采用SPSS15.0统计软件进行分析,计量资料以均数±标准差(±s)表示,组间均数比较采用单因素方差分析;计数资料采用χ2检验;以P<0.05为差异有统计学意义。

2 结果

2.1 各组细胞存活率比较

与空白对照组比较,H/R模型对照组乳鼠心肌细胞存活率显著降低(P<0.01);与SXN干预组H/R模型对照组比较,OMT 40μg/m L、80μg/m L干预组乳鼠心肌细胞存活率显著升高(P<0.05或P<0.01),差异有统计学意义。详见表1。

%

2.2 各组细胞培养液心肌酶含量比较

与空白对照组比较,H/R模型对照组乳鼠心肌细胞培养液中AST、CPK、LDH含量均显著升高,差异有统计学意义(P<0.01);与H/R模型对照组比较,OMT40μg/m L、80μg/m L干预组、SXN干预组乳鼠心肌细胞培养液中AST、CPK、LDH含量显著降低(P<0.05或P<0.01),差异有统计学意义。详见表2。

2.3 各组细胞抗氧化酶活性和MDA含量比较

与空白对照组比较,H/R模型对照组乳鼠心肌细胞中SOD、GSH-Px、CAT活性显著降低且MDA含量显著升高,差异有统计学意义(P<0.05或P<0.01);与H/R模型对照组比较,OMT40μg/m L、80μg/m L干预组、SXN干预组乳鼠心肌细胞中SOD、CAT活性显著升高且MDA含量显著降低(P<0.05或P<0.01),其中OMT80μg/m L干预组GSH-Px活性显著升高(P<0.05),差异有统计学意义。详见表3。

2.4 各组心肌细胞状况

通过流式细胞术分析发现:H/R模型对照组乳鼠心肌细胞凋亡细胞数量较正常对照组明显增多,而经OMT40μg/m L、80μg/m L干预6h能明显减少凋亡细胞数量;计算凋亡率发现,与空白对照组比较,H/R模型对照组乳鼠心肌细胞凋亡率显著升高(P<0.01);与H/R模型对照组比较,OMT40μg/m L、80μg/m L干预组、SXN干预组乳鼠心肌细胞凋亡率显著降低(P<0.01),差异有统计学意义。详见图1和表4。

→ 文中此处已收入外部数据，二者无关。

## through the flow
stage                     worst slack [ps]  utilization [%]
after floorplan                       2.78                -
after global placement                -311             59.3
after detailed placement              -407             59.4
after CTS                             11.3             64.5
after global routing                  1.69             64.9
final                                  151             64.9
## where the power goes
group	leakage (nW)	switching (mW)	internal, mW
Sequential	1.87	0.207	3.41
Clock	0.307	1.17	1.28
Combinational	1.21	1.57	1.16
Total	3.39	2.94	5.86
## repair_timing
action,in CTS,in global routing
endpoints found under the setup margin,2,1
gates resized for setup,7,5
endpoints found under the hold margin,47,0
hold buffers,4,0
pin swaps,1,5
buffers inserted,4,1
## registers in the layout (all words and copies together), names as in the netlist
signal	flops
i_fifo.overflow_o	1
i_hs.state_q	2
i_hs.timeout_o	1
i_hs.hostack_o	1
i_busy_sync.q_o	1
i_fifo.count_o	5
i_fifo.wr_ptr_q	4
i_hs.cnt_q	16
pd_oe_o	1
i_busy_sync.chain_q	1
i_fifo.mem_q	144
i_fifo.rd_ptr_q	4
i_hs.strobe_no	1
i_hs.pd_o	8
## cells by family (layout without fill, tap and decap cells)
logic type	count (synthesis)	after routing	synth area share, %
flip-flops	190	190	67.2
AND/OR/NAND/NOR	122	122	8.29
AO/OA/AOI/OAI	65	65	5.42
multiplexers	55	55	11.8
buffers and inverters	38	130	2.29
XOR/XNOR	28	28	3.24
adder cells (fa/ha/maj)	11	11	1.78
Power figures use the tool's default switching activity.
File: config.mk
export PLATFORM = sky130hd
export DESIGN_NAME = wsub_unit
export DESIGN_NICKNAME = d
export VERILOG_FILES = /design/src/rtl/wsub_pkg.sv /design/src/rtl/wsub_half_pick.sv /design/src/rtl/wsub_lane_alu.sv /design/src/rtl/wsub_opcode_match.sv /design/src/rtl/wsub_unit.sv
export SDC_FILE = /design/constraint.sdc
export NUM_CORES = 1
export LEC_CHECK = 0
export BUFFER_PORTS_ARGS = -buffer_cell sky130_fd_sc_hd__buf_2
export CAP_MARGIN = 10
export CORE_MARGIN = 2
export CORE_UTILIZATION = 45
export DETAILED_ROUTE_END_ITERATION = 12
export PLACE_DENSITY = 0.7
export SYNTH_ARGS = -nofsm -noshare
export SYNTH_HDL_FRONTEND = slang
export SYNTH_SLANG_ARGS = --single-unit
File: constraint.sdc
create_clock -name clk -period 8 [get_ports clk]
set_input_delay 0.4 -clock clk [delete_from_list [all_inputs] [get_ports clk]]
set_output_delay 0.4 -clock clk [all_outputs]
set_load 0.05 [all_outputs]
File: src/rtl/wsub_pkg.sv
package wsub_pkg;

    localparam int VEC_W = 128;
    localparam int HALF_W = VEC_W / 2;

    typedef enum logic [1:0] {
        LSZ_8   = 2'b00,
        LSZ_16  = 2'b01,
        LSZ_32  = 2'b10,
        LSZ_BAD = 2'b11
    } lane_sz_e;

    typedef struct packed {
        logic     upper;
        lane_sz_e sz;
        logic     add;
    } op_ctl_t;

    typedef struct packed {
        logic             valid;
        logic             bad;
        logic [VEC_W-1:0] data;
    } op_out_t;

    localparam logic [31:0] OPC_MASK  = 32'hBF20_FC00;
    localparam logic [31:0] OPC_VALUE = 32'h2E20_2000;

    function automatic logic size_ok(lane_sz_e s);
        return s != LSZ_BAD;
    endfunction

endpackage

File: src/rtl/wsub_half_pick.sv
module wsub_half_pick #(
    parameter int VW = 128
) (
    input  logic [VW-1:0]   a_in,
    input  logic [VW-1:0]   b_in,
    input  logic            upper,
    output logic [VW/2-1:0] a_half,
    output logic [VW/2-1:0] b_half
);
    localparam int HW = VW / 2;

    assign a_half = upper ? a_in[VW-1:HW] : a_in[HW-1:0];
    assign b_half = upper ? b_in[VW-1:HW] : b_in[HW-1:0];
endmodule

File: src/rtl/wsub_lane_alu.sv
module wsub_lane_alu #(
    parameter int HW    = 64,
    parameter int ESIZE = 8
) (
    input  logic [HW-1:0]   a_half,
    input  logic [HW-1:0]   b_half,
    input  logic            do_add,
    output logic [2*HW-1:0] wide
);
    localparam int LANES = HW / ESIZE;
    localparam int RW    = 2 * ESIZE;

    for (genvar i = 0; i < LANES; i++) begin : g_lane
        logic [RW-1:0] xa, xb;
        assign xa = {{ESIZE{1'b0}}, a_half[i*ESIZE +: ESIZE]};
        assign xb = {{ESIZE{1'b0}}, b_half[i*ESIZE +: ESIZE]};
        assign wide[i*RW +: RW] = do_add ? (xa + xb) : (xa - xb);
    end
endmodule

File: src/rtl/wsub_opcode_match.sv
module wsub_opcode_match #(
    parameter bit ENABLE = 1'b1
) (
    input  logic [31:0] word,
    output logic        hit
);
    import wsub_pkg::*;

    if (ENABLE) begin : g_on
        assign hit = (word & OPC_MASK) == OPC_VALUE;
    end else begin : g_off
        logic unused_w;
        assign unused_w = ^word;
        assign hit = 1'b0;
    end
endmodule

File: src/rtl/wsub_unit.sv
module wsub_unit
    import wsub_pkg::*;
#(
    parameter bit CHECK_OPCODE = 1'b1
) (
    input  logic             clk,
    input  logic             rst,
    input  logic             in_valid,
    input  logic             upper_half,
    input  logic [1:0]       size_code,
    input  logic             do_add,
    input  logic [VEC_W-1:0] src_a,
    input  logic [VEC_W-1:0] src_b,
    input  logic [31:0]      insn_word,
    output logic             out_valid,
    output logic [VEC_W-1:0] out_data,
    output logic             illegal,
    output logic             insn_match
);
    localparam int NSZ = 3;

    op_ctl_t          ctl;
    op_out_t          q;
    logic [HALF_W-1:0] a_h, b_h;
    logic [VEC_W-1:0]  res [NSZ];
    logic [VEC_W-1:0]  res_sel;

    assign ctl = '{upper: upper_half, sz: lane_sz_e'(size_code), add: do_add};

    wsub_half_pick #(.VW(VEC_W)) u_pick (
        .a_in   (src_a),
        .b_in   (src_b),
        .upper  (ctl.upper),
        .a_half (a_h),
        .b_half (b_h)
    );

    for (genvar g = 0; g < NSZ; g++) begin : g_size
        wsub_lane_alu #(.HW(HALF_W), .ESIZE(8 << g)) u_alu (
            .a_half (a_h),
            .b_half (b_h),
            .do_add (ctl.add),
            .wide   (res[g])
        );
    end

    always_comb begin
        case (ctl.sz)
            LSZ_8:   res_sel = res[0];
            LSZ_16:  res_sel = res[1];
            default: res_sel = res[2];
        endcase
    end

    always_ff @(posedge clk) begin
        if (rst) begin
            q <= '0;
        end else begin
            q.valid <= in_valid && size_ok(ctl.sz);
            q.bad   <= in_valid && !size_ok(ctl.sz);
            if (in_valid && size_ok(ctl.sz)) begin
                q.data <= res_sel;
            end
        end
    end

    assign out_valid = q.valid;
    assign illegal   = q.bad;
    assign out_data  = q.data;

    wsub_opcode_match #(.ENABLE(CHECK_OPCODE)) u_dec (
        .word (insn_word),
        .hit  (insn_match)
    );
endmodule

# [Word-level counts from Yosys, hierarchy flattened]
# Index checks and enable logic that the tools add are counted.
[classes] add_sub_neg=28 n_eq_ne=3 mux=17 n_reduce_logical=4
[op_table] operator="64-bit two-way mux" n=4
[op_table] operator="128-bit case mux with 2 select lines" n=1
[op_table] operator="16-bit two-way mux" n=8
[op_table] operator="32-bit two-way mux" n=4
[op_table] operator="8-bit by 8-bit adder with 9-bit output" n=8
[op_table] operator="8-bit by 8-bit subtractor with 9-bit output" n=8
[op_table] operator="16-bit by 16-bit adder with 17-bit output" n=4
[op_table] operator="16-bit by 16-bit subtractor with 17-bit output" n=4
[op_table] operator="32-bit by 32-bit adder with 33-bit output" n=2
[op_table] operator="32-bit by 32-bit subtractor with 33-bit output" n=2
[op_table] operator="14-bit by 13-bit equality test with 1-bit output (second input constant)" n=1
[op_table] operator="2-bit by 1-bit equality test with 1-bit output (second input constant)" n=1
[op_table] operator="1-bit logical AND" n=2
[op_table] operator="2-bit zero test" n=1
[op_table] operator="2-bit inequality test (second input constant)" n=1
[op_table] operator="1-bit zero test" n=1
[word_totals] register_bits=130 input_bits=295 out_inout_bits=131 word_cells=55

# [Logic depth before layout (Yosys ltp)]
[logic_depth] ltp_word=4 depth_mapped=15 depth_no_buf=13

# [Hierarchy]
# A second synthesis with hierarchy kept.
[unflattened] hier_cells=3712 hier_area_um2=28446.0
[by_module_without_submodules] module="wsub_lane_alu at g_size[2].u_alu" n_inst=1 cells_each=1087 area_per_inst_um2=7213.2 seq_area_each_um2=0.0
[by_module_without_submodules] module="wsub_unit" n_inst=1 cells_each=720 area_per_inst_um2=7121.8 seq_area_each_um2=2602.5
[by_module_without_submodules] module="wsub_lane_alu at g_size[1].u_alu" n_inst=1 cells_each=990 area_per_inst_um2=6712.7 seq_area_each_um2=0.0
[by_module_without_submodules] module="wsub_lane_alu at g_size[0].u_alu" n_inst=1 cells_each=768 area_per_inst_um2=5733.0 seq_area_each_um2=0.0
[by_module_without_submodules] module="wsub_half_pick" n_inst=1 cells_each=142 area_per_inst_um2=1619.1 seq_area_each_um2=0.0
[by_module_without_submodules] module="wsub_opcode_match" n_inst=1 cells_each=5 area_per_inst_um2=46.3 seq_area_each_um2=0.0

# [Worst setup path after synthesis]
# Ideal clock, no wire load.
[synth_path] path_kind="input -> register" startpoint="input port upper_half" endpoint="register q (netlist bit out_data[28])" setup_ns=0.120 arrival_ns=3.957 required_ns=7.880 slack_ns=3.924 cell_stages=13 n_path_buf=3 path_cell_list="clkbuf_1 > clkbuf_1 > mux2i_1 > ha_1 > buf_2 > or4b_1 > or3_1 > a311oi_2 > o2111ai_2 > o21a_1 > o221ai_2 > nor4b_1 > a211o_1"
[synth_between] elab_chain_cells=4 elab_cells_between_ends=10 cone_classes="add/sub (4); mux (6)"
[synth_lines] element="start: declaration" line_no="wsub_unit.sv:9" text="input logic upper_half,"
[synth_lines] element="64-bit two-way mux (on tied branches)" line_no="wsub_half_pick.sv:12, wsub_half_pick.sv:13"
[synth_lines] element="32-bit by 32-bit subtractor with 33-bit output, or another cell as far along" line_no="wsub_lane_alu.sv:17" text="assign wide[i*RW +: RW] = do_add ? (xa + xb) : (xa - xb);"
[synth_lines] element="64-bit two-way mux, or another cell as far along" line_no="wsub_lane_alu.sv:17"
[synth_lines] element="128-bit case mux with 2 select lines *" line_no="wsub_unit.sv:48" text="case (ctl.sz)"
[synth_lines] element="end: declaration" line_no="wsub_unit.sv:23" text="op_out_t q;"
# Mark *: on every way between the ends. The rest lies on a longest branch, timed or not.
# A chain may end at the register's enable or synchronous reset.

# [Worst setup path in the final report]
[layout_path] startpoint="input port upper_half" endpoint="register q (netlist bit out_data[45])"
[layout_between] elab_chain_cells=4 elab_cells_between_ends=10 cone_classes="add/sub (4); mux (6)"
[layout_lines] element="64-bit two-way mux (on tied branches)" line_no="wsub_half_pick.sv:12, wsub_half_pick.sv:13"
[layout_lines] element="32-bit by 32-bit subtractor with 33-bit output, or another cell as far along" line_no="wsub_lane_alu.sv:17"
[layout_lines] element="64-bit two-way mux, or another cell as far along" line_no="wsub_lane_alu.sv:17"
[layout_lines] element="128-bit case mux with 2 select lines *" line_no="wsub_unit.sv:48"
# Marked as above.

注:A为空白对照组;B为H/R模型对照组;C为OMT 20μg/m L干预组;D为OMT 40μg/m L干预组;E为OMT 80μg/m L干预组;F为SXN100μg/m L干预组。

%

2.5 各组心肌细胞bcl-2 mRNA、Bax mRNA和bcl-2/Bax比较

经RT-PCR检测并进行半定量分析发现:与空白对照组比较,H/R模型对照组乳鼠心肌细胞中bcl-2 mRNA和Bax mRNA表达均显著升高(P<0.05或P<0.01),但bcl-2/Bax表达比值显著降低(P<0.01);与H/R模型对照组比较,OMT40μg/m L、80μg/m L干预组、SXN干预组乳鼠心肌细胞中bcl-2mRNA表达显著升高且Bax mRNA表达显著降低,bcl-2/Bax表达比值显著升高,差异均有统计学意义(P<0.05或P<0.01)。详见表5。

2.6 各组心肌细胞caspase-3表达

通过Western blot方法检测发现:与空白对照组比较,H/R模型对照组乳鼠心肌细胞caspase-3表达量显著升高(P<0.01);与H/R模型对照组比较,OMT40μg/m L、80μg/m L干预组、SXN干预组乳鼠心肌细胞caspase-3表达量显著降低(P<0.05或P<0.01),差异有统计学意义。详见图2和表6。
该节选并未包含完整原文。